Automatic De-Identification of Medical Case Narratives in Reports of Suspected Adverse Drug ... PDF

114 Pages·2017·0.75 MB·English

Checking for file health...

Save to my drive

Quick download

Download

Download Automatic De-Identification of Medical Case Narratives in Reports of Suspected Adverse Drug ... PDF Free - Full Version

by Unknow| 2017| 114 pages| 0.75| English

Download Automatic De-Identification of Medical Case Narratives in Reports of Suspected Adverse Drug ... by in PDF format completely FREE. No registration required, no payment needed. Get instant access to this valuable resource on PDFdrive.to!

Free Download PDF

About Automatic De-Identification of Medical Case Narratives in Reports of Suspected Adverse Drug ...

Detailed Information

Author:	Unknown
Publication Year:	2017
Pages:	114
Language:	English
File Size:	0.75
Format:	PDF
Price:	FREE

Download Free PDF

Safe & Secure Download - No registration required

Why Choose PDFdrive for Your Free Automatic De-Identification of Medical Case Narratives in Reports of Suspected Adverse Drug ... Download?

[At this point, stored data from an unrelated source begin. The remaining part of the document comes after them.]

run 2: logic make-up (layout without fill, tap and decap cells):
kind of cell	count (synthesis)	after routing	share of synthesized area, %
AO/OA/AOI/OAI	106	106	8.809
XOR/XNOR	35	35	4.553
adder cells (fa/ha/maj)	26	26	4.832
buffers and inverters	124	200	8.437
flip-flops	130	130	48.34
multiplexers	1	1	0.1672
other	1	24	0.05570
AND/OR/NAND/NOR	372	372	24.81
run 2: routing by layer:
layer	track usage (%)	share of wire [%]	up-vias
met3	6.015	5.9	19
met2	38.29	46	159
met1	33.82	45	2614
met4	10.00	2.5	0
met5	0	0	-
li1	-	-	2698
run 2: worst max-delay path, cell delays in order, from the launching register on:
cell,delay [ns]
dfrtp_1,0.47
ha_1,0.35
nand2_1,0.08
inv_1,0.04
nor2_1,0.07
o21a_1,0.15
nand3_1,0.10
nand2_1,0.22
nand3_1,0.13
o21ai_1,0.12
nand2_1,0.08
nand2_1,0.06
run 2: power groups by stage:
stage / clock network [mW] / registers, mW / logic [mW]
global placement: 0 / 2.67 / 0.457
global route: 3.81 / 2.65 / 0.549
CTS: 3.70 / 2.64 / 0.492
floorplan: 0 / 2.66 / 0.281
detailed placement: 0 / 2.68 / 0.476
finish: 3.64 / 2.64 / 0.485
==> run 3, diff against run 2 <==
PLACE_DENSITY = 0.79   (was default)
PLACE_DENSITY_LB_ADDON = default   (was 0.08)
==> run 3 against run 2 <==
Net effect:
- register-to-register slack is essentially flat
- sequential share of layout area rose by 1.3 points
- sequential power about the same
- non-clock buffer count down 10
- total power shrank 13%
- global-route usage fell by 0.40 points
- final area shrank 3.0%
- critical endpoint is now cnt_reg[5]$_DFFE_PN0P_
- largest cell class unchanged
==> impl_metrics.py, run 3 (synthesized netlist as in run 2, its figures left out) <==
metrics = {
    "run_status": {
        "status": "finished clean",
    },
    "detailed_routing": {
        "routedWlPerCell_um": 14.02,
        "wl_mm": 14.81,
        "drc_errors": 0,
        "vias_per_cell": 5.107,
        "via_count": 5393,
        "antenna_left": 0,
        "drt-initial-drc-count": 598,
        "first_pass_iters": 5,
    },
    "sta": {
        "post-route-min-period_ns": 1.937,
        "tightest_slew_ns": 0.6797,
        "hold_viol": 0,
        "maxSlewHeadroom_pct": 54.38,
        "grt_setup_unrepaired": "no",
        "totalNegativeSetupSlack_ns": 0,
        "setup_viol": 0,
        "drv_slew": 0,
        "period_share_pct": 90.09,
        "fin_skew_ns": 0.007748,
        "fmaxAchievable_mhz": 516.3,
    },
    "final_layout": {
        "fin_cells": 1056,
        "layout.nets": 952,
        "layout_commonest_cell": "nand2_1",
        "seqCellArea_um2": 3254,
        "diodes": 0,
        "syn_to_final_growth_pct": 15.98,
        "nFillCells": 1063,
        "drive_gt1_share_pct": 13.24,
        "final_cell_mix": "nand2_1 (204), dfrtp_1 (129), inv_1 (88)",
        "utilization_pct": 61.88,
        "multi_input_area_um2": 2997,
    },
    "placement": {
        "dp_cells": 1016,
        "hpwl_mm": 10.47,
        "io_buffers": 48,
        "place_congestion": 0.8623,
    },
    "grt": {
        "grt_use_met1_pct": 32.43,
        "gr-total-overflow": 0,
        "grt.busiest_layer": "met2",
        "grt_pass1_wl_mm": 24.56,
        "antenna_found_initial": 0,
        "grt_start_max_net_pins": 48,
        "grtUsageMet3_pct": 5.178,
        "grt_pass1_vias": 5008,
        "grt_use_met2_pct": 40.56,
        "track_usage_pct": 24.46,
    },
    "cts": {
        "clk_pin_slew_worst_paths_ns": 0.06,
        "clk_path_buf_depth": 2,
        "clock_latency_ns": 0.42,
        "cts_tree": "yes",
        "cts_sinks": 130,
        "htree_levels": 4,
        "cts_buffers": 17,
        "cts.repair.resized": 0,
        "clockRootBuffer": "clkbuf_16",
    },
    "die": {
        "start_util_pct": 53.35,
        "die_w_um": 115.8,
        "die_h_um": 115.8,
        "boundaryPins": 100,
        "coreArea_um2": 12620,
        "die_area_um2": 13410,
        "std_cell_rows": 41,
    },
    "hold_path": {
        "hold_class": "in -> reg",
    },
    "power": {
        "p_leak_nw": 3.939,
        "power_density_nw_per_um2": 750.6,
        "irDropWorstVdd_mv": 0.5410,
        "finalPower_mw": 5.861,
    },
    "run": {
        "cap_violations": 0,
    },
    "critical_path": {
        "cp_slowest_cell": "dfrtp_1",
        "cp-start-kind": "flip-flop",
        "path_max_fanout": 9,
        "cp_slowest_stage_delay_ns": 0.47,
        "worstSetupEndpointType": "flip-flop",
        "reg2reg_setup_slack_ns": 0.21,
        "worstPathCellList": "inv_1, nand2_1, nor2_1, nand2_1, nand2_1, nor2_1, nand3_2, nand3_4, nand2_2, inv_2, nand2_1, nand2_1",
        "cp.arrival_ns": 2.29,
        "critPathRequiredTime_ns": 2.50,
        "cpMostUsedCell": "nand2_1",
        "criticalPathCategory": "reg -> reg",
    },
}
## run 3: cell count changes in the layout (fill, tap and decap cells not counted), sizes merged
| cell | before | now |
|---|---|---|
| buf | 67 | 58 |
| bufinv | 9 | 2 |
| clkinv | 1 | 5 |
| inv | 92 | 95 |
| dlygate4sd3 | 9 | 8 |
## config.mk

```make
export PLATFORM = sky130hd
export DESIGN_NAME = cpc_charger_protection_config
export DESIGN_NICKNAME = d
export VERILOG_FILES = /design/src/design/cpc_pkg.sv /design/src/design/cpc_charger_protection_config.sv /design/src/design/cpc_timer.sv
export SDC_FILE = /design/constraint.sdc
export NUM_CORES = 1
export LEC_CHECK = 0
export ABC_AREA = 1
export BUFFER_PORTS_ARGS = -buffer_cell sky130_fd_sc_hd__buf_4
export CAP_MARGIN = 5
export CORE_MARGIN = 1
export CORE_UTILIZATION = 35
export DETAILED_ROUTE_END_ITERATION = 16
export GPL_TIMING_DRIVEN = 1
export SLEW_MARGIN = 20
export SYNTH_ARGS = -nofsm -noshare
export SYNTH_HDL_FRONTEND = slang
export SYNTH_SLANG_ARGS = --single-unit
export TNS_END_PERCENT = 20
```

## constraint.sdc

```tcl
create_clock -name clk_i -period 11.65 [get_ports clk_i]
set_input_delay 1.7475 -clock clk_i [delete_from_list [all_inputs] [get_ports clk_i]]
set_output_delay 1.7475 -clock clk_i [all_outputs]
set_load 0.01 [all_outputs]
```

100% Free: No hidden fees or subscriptions required for one book every day.
No Registration: Immediate access is available without creating accounts for one book every day.
Safe and Secure: Clean downloads without malware or viruses
Multiple Formats: PDF, MOBI, Mpub,... optimized for all devices
Educational Resource: Supporting knowledge sharing and learning

Frequently Asked Questions

Is it really free to download Automatic De-Identification of Medical Case Narratives in Reports of Suspected Adverse Drug ... PDF?

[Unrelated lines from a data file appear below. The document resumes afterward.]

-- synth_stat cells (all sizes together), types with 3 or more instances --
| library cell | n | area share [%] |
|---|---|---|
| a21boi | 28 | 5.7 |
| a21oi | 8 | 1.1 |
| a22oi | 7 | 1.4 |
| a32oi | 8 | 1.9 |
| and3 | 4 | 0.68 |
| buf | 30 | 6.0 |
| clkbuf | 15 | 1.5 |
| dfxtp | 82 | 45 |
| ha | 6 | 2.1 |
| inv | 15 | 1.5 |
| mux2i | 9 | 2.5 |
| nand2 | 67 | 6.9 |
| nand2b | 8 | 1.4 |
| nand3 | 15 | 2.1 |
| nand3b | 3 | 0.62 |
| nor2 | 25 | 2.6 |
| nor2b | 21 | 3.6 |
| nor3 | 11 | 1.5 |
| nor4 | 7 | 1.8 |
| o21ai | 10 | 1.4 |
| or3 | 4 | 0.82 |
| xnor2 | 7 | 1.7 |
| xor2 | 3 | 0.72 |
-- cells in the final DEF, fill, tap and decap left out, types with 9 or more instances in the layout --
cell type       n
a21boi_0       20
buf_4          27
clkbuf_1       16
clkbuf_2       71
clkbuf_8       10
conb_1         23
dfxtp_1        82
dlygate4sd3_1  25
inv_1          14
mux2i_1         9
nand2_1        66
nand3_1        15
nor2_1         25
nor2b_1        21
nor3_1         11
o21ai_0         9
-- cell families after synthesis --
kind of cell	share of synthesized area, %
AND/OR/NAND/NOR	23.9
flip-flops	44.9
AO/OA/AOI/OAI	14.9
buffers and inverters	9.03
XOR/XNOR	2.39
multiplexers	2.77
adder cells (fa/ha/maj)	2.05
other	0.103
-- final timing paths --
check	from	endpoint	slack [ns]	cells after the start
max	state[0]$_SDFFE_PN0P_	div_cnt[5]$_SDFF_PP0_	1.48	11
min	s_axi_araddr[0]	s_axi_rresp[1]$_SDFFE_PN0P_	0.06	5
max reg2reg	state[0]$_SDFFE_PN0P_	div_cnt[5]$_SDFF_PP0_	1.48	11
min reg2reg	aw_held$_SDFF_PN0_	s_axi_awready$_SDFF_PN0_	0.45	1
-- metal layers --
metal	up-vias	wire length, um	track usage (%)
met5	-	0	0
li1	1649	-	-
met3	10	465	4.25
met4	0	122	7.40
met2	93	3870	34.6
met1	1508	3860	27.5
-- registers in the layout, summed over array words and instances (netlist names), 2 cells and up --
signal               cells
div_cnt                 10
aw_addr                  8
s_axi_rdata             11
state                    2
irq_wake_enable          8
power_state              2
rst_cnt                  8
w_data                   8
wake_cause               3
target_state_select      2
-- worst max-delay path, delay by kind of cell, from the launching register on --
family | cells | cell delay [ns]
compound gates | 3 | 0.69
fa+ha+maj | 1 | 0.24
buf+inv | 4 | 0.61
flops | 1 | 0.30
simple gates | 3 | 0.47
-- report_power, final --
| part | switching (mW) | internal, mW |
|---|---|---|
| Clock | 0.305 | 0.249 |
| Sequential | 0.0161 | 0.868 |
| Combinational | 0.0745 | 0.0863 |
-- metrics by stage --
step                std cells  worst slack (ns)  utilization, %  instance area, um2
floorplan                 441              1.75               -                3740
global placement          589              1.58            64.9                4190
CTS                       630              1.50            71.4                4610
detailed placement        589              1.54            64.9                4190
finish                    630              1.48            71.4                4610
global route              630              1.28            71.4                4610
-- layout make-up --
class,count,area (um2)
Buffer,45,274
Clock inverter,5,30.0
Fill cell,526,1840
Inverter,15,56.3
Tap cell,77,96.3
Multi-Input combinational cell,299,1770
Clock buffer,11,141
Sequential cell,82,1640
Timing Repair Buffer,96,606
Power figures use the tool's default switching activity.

Yes, on https://PDFdrive.to you can download Automatic De-Identification of Medical Case Narratives in Reports of Suspected Adverse Drug ... by completely free. We don't require any payment, subscription, or registration to access this PDF file. For 3 books every day.

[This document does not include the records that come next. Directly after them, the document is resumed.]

## config.mk

```make
export PLATFORM = sky130hd
export DESIGN_NAME = pmc_top
export DESIGN_NICKNAME = d
export VERILOG_FILES = /design/src/core/pmc_pkg.sv /design/src/core/pmc_top.sv
export SDC_FILE = /design/constraint.sdc
export NUM_CORES = 1
export LEC_CHECK = 0
export BUFFER_PORTS_ARGS = -buffer_cell sky130_fd_sc_hd__buf_2
export CORE_ASPECT_RATIO = 0.9
export CORE_MARGIN = 2
export CORE_UTILIZATION = 45
export DETAILED_ROUTE_END_ITERATION = 10
export MAX_ROUTING_LAYER = met4
export PLACE_DENSITY = 0.64
export SYNTH_ARGS = -nofsm -noshare
export SYNTH_HDL_FRONTEND = slang
export SYNTH_SLANG_ARGS = --single-unit
```

## constraint.sdc

```tcl
create_clock -name clk_i -period 7.6 [get_ports clk_i]
set_clock_uncertainty 0.2 [all_clocks]
set_input_delay 0.76 -clock clk_i [delete_from_list [all_inputs] [get_ports clk_i]]
set_output_delay 0.76 -clock clk_i [all_outputs]
set_load 0.005 [all_outputs]
```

How can I read Automatic De-Identification of Medical Case Narratives in Reports of Suspected Adverse Drug ... on my mobile device?

After downloading Automatic De-Identification of Medical Case Narratives in Reports of Suspected Adverse Drug ... PDF, you can open it with any PDF reader app on your phone or tablet. We recommend using Adobe Acrobat Reader, Apple Books, or Google Play Books for the best reading experience.

Is this the full version of Automatic De-Identification of Medical Case Narratives in Reports of Suspected Adverse Drug ...?

Yes, this is the complete PDF version of Automatic De-Identification of Medical Case Narratives in Reports of Suspected Adverse Drug ... by Unknow. You will be able to read the entire content as in the printed version without missing any pages.

Is it legal to download Automatic De-Identification of Medical Case Narratives in Reports of Suspected Adverse Drug ... PDF for free?

https://PDFdrive.to provides links to free educational resources available online. We do not store any files on our servers. Please be aware of copyright laws in your country before downloading.

The materials shared are intended for research, educational, and personal use in accordance with fair use principles.